Data entries:

========================================

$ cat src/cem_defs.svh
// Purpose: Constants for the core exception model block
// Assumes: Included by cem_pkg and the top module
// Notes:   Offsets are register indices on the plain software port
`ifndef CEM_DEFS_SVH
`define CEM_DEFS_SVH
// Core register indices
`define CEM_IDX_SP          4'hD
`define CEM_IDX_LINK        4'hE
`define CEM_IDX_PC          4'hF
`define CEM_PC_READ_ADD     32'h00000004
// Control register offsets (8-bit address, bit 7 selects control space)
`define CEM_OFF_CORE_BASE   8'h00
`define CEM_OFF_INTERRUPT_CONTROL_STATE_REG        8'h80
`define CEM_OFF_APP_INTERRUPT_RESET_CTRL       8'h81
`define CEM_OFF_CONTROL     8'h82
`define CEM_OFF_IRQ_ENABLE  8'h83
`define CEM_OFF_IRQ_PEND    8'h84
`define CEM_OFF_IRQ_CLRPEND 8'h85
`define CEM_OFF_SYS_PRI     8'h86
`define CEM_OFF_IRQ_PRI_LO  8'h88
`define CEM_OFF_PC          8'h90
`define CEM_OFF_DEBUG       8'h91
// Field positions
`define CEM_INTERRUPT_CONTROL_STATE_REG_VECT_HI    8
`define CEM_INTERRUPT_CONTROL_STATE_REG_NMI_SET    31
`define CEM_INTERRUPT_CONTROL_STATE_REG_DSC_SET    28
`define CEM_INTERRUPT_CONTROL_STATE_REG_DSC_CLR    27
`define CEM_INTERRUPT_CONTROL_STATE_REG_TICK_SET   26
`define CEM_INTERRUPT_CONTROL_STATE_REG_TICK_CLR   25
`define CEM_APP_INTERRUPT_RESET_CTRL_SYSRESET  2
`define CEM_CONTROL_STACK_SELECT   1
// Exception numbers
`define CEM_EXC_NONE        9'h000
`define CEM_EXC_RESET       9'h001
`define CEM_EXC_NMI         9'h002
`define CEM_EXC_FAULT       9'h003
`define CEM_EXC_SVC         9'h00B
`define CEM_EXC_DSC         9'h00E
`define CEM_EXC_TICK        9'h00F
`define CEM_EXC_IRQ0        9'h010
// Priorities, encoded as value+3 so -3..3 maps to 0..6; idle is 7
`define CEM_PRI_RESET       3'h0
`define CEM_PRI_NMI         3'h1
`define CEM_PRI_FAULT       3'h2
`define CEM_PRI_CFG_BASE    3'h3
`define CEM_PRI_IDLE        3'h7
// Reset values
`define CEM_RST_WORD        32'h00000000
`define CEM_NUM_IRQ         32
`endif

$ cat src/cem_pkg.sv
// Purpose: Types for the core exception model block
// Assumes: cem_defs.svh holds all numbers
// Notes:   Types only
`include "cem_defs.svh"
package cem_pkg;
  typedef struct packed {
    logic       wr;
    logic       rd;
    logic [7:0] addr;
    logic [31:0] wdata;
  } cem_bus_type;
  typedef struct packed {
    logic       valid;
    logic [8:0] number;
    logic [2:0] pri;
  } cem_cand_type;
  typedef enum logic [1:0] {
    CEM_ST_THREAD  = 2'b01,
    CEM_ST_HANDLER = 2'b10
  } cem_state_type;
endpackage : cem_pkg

========================================

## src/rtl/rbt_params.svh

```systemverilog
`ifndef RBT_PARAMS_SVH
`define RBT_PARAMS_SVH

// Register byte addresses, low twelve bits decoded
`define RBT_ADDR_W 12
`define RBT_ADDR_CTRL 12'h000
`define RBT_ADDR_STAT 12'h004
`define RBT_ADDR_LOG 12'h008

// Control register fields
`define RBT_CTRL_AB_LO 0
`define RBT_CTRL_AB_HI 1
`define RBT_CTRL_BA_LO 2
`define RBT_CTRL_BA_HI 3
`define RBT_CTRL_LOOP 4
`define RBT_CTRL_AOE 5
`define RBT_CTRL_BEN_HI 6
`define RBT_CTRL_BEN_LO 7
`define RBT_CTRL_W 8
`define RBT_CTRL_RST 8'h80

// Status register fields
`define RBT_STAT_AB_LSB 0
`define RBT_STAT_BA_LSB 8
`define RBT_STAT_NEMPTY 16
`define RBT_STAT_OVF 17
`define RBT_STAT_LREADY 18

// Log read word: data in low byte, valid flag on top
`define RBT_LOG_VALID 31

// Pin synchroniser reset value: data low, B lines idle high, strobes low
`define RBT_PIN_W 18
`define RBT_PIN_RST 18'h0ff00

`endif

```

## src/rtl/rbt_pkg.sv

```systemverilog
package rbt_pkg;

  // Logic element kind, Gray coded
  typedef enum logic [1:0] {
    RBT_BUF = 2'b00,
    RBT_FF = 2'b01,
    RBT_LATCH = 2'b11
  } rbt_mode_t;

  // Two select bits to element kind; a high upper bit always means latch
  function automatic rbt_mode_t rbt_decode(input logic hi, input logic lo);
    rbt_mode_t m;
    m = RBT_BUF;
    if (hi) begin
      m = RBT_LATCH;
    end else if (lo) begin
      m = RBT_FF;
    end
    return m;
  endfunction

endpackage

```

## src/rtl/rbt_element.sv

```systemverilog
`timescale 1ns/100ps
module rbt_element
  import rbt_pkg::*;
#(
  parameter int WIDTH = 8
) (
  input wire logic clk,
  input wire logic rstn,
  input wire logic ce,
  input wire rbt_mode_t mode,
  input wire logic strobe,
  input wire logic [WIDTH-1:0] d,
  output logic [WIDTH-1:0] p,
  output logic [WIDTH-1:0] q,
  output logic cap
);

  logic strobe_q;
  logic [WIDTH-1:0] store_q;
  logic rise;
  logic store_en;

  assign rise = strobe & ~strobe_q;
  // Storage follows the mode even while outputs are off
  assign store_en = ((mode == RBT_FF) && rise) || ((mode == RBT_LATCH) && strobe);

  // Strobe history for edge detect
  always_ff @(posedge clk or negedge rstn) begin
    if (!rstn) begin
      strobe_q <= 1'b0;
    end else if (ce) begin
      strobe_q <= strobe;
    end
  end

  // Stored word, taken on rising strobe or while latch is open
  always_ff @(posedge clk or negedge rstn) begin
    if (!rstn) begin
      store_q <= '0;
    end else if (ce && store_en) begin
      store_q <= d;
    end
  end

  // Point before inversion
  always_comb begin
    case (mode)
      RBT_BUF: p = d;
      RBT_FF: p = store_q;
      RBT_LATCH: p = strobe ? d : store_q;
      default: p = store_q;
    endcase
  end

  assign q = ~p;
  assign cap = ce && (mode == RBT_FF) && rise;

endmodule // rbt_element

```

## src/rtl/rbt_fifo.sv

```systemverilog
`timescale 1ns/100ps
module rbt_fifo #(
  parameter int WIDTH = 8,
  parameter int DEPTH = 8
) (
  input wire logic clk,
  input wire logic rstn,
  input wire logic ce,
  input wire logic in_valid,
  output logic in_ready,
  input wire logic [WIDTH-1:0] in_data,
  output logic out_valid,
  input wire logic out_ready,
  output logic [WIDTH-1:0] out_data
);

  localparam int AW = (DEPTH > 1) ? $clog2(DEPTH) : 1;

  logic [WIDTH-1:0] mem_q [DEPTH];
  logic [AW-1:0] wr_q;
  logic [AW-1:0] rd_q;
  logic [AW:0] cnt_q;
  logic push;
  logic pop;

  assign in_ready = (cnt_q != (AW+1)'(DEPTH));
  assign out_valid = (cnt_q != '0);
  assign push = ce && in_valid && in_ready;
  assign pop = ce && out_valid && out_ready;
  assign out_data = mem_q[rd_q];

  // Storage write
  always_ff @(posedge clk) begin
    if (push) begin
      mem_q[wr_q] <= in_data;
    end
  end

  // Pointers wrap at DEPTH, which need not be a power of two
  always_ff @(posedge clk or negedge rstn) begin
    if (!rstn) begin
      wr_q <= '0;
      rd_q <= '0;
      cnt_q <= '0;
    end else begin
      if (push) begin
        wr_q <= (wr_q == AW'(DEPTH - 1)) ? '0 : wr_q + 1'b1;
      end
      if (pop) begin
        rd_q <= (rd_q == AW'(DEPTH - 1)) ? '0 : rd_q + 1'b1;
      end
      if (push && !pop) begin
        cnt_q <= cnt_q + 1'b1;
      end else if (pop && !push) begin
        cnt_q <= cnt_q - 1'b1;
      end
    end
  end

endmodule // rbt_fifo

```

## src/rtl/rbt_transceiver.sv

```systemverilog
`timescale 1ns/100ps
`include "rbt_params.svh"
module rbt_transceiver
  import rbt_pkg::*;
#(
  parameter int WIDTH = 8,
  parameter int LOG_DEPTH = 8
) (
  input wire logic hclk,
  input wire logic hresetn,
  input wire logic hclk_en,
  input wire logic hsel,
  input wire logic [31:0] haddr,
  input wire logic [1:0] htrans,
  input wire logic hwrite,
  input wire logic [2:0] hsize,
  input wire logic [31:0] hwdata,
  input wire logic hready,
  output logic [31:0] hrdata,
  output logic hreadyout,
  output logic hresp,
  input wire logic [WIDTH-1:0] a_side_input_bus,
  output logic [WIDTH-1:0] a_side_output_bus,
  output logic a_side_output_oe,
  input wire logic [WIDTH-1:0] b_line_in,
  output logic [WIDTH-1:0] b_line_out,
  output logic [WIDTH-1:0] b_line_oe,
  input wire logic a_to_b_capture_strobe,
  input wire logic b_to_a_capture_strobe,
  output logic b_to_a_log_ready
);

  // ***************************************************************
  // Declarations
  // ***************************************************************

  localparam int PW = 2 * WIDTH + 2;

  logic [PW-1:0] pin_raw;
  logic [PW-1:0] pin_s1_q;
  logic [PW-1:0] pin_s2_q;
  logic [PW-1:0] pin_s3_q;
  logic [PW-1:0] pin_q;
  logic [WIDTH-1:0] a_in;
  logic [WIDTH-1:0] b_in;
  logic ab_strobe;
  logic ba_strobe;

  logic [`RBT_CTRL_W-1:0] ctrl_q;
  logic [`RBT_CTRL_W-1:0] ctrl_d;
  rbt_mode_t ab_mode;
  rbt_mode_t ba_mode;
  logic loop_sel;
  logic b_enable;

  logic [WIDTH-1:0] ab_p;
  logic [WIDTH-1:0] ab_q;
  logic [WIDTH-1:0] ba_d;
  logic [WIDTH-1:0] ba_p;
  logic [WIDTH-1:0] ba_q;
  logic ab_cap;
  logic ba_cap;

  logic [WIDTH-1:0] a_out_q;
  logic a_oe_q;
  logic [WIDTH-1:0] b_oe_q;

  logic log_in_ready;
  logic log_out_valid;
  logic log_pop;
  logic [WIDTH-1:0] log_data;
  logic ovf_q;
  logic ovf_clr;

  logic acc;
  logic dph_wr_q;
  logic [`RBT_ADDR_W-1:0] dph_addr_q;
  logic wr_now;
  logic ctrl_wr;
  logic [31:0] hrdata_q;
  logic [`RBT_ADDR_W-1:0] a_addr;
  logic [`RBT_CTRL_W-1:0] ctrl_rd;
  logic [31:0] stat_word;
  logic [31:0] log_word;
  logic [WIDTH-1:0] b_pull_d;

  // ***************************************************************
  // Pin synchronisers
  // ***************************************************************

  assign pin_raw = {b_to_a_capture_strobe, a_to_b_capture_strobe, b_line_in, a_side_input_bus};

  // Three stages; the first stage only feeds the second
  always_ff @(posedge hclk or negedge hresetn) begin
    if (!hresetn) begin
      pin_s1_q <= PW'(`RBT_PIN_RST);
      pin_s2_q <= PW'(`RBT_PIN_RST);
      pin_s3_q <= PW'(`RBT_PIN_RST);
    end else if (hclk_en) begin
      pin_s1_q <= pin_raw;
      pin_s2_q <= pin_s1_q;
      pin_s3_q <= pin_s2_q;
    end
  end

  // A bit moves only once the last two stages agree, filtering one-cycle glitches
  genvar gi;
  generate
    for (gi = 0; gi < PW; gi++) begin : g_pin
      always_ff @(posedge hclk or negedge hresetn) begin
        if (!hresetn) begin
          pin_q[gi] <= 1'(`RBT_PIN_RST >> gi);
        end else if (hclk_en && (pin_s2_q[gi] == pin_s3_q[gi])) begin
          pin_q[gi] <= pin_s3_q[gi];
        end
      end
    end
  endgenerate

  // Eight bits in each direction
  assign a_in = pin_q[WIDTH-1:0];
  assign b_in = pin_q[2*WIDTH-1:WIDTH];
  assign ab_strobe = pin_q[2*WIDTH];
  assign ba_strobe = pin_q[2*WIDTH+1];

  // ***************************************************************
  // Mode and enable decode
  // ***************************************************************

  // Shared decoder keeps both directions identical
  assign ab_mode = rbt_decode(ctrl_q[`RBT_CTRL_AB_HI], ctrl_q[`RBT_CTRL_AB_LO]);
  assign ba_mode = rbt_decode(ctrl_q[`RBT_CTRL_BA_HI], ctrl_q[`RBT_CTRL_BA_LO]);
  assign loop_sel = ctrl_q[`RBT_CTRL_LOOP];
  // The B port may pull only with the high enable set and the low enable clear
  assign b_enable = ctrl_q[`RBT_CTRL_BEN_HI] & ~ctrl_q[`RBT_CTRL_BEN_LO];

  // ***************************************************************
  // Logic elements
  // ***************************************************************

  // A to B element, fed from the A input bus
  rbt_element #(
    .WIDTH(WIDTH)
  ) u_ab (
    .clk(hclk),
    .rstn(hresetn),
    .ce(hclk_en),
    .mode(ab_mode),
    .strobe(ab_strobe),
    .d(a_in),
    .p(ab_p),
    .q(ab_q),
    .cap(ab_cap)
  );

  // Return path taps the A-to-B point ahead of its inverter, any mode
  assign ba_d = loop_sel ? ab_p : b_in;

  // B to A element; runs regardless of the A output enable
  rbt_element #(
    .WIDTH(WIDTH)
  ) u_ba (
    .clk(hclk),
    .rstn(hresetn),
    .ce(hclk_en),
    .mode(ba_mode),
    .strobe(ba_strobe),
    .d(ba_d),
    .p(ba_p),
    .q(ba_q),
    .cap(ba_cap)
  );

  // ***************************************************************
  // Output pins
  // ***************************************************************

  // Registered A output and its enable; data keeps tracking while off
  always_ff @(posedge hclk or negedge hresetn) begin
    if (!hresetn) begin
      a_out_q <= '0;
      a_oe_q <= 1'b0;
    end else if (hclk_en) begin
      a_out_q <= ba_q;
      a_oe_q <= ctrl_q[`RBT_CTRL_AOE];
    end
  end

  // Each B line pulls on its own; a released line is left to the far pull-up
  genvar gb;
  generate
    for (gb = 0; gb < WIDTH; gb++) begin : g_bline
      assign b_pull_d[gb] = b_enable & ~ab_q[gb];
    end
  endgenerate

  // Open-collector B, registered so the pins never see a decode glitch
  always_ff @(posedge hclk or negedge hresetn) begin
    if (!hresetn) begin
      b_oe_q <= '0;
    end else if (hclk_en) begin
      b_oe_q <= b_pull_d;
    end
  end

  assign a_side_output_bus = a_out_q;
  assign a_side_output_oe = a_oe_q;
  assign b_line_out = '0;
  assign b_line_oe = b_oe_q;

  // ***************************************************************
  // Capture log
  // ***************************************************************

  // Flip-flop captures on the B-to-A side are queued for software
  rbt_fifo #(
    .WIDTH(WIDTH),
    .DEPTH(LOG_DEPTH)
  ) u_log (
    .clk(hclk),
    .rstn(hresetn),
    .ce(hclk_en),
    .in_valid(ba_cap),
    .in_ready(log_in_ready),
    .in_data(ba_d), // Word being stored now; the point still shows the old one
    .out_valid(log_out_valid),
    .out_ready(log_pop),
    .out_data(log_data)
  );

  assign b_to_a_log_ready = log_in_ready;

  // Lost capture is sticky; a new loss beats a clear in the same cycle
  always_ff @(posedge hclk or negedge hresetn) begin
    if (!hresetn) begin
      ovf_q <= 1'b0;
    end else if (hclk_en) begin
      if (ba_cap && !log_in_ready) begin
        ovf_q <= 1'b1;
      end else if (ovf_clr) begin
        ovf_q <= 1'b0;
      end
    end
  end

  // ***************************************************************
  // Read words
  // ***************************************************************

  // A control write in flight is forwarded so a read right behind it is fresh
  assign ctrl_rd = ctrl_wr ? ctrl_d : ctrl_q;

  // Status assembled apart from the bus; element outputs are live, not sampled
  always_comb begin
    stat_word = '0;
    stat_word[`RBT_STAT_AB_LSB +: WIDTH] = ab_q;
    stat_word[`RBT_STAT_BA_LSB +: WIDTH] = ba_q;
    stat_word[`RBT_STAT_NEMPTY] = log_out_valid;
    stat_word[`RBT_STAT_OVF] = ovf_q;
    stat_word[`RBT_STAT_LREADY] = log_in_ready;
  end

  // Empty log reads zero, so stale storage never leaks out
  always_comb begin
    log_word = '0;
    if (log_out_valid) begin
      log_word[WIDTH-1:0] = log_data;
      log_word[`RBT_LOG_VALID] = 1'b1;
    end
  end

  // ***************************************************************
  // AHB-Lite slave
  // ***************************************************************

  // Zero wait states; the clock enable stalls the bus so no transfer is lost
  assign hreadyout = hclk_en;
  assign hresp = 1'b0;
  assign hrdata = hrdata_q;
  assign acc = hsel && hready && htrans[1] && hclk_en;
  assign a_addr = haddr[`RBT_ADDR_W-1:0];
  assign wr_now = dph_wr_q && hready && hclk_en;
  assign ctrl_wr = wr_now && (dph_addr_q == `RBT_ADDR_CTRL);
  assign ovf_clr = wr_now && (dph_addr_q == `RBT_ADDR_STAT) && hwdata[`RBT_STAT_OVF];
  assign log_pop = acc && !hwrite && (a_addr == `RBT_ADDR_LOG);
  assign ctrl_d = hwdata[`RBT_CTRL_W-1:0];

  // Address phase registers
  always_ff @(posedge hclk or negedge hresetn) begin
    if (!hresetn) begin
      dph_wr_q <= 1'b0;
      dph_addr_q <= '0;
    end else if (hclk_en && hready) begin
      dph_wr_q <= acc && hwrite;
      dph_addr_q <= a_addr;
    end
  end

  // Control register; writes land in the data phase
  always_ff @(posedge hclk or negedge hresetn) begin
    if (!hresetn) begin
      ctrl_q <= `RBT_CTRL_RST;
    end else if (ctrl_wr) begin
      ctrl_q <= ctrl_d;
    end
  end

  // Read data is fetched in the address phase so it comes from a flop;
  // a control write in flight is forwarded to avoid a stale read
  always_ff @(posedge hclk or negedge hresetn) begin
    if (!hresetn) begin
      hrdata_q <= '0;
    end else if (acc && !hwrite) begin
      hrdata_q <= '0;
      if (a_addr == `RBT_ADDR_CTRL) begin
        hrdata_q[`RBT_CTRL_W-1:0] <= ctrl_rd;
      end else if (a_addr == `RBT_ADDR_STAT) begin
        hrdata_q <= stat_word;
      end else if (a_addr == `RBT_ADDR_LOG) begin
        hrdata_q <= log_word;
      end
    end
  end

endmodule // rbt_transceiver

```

========================================

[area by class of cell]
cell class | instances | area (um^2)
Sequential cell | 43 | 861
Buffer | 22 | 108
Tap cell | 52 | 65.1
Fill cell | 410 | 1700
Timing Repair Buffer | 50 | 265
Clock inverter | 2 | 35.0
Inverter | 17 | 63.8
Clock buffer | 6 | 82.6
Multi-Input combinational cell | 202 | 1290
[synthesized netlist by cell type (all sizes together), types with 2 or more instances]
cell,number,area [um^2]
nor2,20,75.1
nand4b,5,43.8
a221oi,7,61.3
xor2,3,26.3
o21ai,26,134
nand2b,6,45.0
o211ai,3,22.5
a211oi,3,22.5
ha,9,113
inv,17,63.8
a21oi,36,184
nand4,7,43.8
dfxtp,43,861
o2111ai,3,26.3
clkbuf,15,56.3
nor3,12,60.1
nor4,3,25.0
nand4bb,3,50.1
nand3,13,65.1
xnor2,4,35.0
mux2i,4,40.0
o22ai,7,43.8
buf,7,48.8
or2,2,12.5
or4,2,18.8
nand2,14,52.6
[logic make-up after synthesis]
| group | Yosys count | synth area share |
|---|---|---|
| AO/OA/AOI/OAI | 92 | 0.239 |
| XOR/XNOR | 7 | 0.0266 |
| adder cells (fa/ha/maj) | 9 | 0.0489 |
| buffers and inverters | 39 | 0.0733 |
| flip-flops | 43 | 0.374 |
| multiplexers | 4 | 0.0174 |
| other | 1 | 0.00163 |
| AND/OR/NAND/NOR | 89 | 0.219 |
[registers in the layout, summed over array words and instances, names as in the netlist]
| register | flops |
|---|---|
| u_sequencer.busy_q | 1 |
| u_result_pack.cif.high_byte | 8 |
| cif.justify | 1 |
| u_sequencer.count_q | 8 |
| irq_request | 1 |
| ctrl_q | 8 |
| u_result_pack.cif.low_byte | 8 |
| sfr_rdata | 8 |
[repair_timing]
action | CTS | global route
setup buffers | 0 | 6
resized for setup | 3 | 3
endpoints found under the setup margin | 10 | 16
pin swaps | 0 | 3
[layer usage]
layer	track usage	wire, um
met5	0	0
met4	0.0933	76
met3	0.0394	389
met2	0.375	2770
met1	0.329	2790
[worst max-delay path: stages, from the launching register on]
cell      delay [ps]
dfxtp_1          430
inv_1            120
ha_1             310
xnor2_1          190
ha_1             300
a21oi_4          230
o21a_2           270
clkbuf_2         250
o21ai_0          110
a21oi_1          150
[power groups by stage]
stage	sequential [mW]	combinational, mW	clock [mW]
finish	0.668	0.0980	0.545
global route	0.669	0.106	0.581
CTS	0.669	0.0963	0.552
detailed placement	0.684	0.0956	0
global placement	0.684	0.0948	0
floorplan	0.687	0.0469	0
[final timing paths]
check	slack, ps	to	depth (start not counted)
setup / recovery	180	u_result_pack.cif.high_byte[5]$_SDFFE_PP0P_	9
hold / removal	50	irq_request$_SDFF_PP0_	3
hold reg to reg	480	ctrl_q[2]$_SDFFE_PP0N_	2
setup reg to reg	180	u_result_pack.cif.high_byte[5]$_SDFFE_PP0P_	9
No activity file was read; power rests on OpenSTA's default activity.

========================================

List every line above that contains the word "setup".

setup buffers | 0 | 6
resized for setup | 3 | 3
endpoints found under the setup margin | 10 | 16
setup / recovery	180	u_result_pack.cif.high_byte[5]$_SDFFE_PP0P_	9
setup reg to reg	180	u_result_pack.cif.high_byte[5]$_SDFFE_PP0P_	9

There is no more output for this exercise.